*** Begin section ***
===== src/design/multi_page_bump_allocator_core.sv =====
// Sequence: an accepted request is padded, then a reset request or a too_large
// answer goes straight to the result register; otherwise the first-fit scan reads
// the offset memory of each open page in turn and bumps the first that fits, else
// opens a new page or answers out_of_pages; m_ready stalls hold the result back.
// A new request is accepted only after the previous result is registered.
// Reset: synchronous active-low aresetn closes all pages and restores settings.
// ----------------------------------------------------------------------------
// multi_page_bump_allocator_core
// Top level: configuration registers, request sequencer and offset store.
// ----------------------------------------------------------------------------
module multi_page_bump_allocator_core (
    input  logic                           aclk,
    input  logic                           aresetn,
    input  logic                           s_valid,
    output logic                           s_ready,
    input  logic                           s_op,
    input  logic [mpba_pkg::REQ_W-1:0]     s_request_bytes,
    output logic                           m_valid,
    input  logic                           m_ready,
    output logic [1:0]                     m_status,
    output logic [mpba_pkg::PIDX_W-1:0]    m_page_index,
    output logic [mpba_pkg::ROFS_W-1:0]    m_region_offset,
    output logic                           m_opened_page,
    input  logic                           cfg_we,
    input  logic [mpba_pkg::CFG_IDX_W-1:0] cfg_index,
    input  logic [mpba_pkg::CFG_W-1:0]     cfg_wdata
);
    import mpba_pkg::*;

    logic [ALIGN_W-1:0] align_reg;
    logic [MDS_W-1:0]   mds_reg;
    mem_req_t           mem_req;
    logic [OFS_W-1:0]   rd_data;
    result_t            result;

    // Configuration registers
    always_ff @(posedge aclk) begin
        if (!aresetn) begin
            align_reg <= ALIGN_RESET;
            mds_reg   <= MDS_RESET;
        end else if (cfg_we) begin
            case (cfg_index)
                CFG_ALIGN_LOG2:  align_reg <= cfg_wdata[ALIGN_W-1:0];
                CFG_MAX_DATA_SZ: mds_reg   <= cfg_wdata[MDS_W-1:0];
                default: ;
            endcase
        end
    end

    mpba_alloc_ctrl u_ctrl (
        .aclk            (aclk),
        .aresetn         (aresetn),
        .s_valid         (s_valid),
        .s_ready         (s_ready),
        .s_op            (s_op),
        .s_request_bytes (s_request_bytes),
        .m_valid         (m_valid),
        .m_ready         (m_ready),
        .m_result        (result),
        .align_log2      (align_reg),
        .max_data_size   (mds_reg),
        .mem_req         (mem_req),
        .rd_data         (rd_data)
    );

    mpba_offset_store u_store (
        .aclk    (aclk),
        .aresetn (aresetn),
        .mem_req (mem_req),
        .rd_data (rd_data)
    );

    assign m_status        = result.status;
    assign m_page_index    = result.page;
    assign m_region_offset = result.offset;
    assign m_opened_page   = result.opened;

endmodule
*** End section ***
* _WHAT NEEDS TO BE DONE_
If the word "else" is on a line above, return that line.

* _WRITTEN ANSWER_
// the offset memory of each open page in turn and bumps the first that fits, else
        end else if (cfg_we) begin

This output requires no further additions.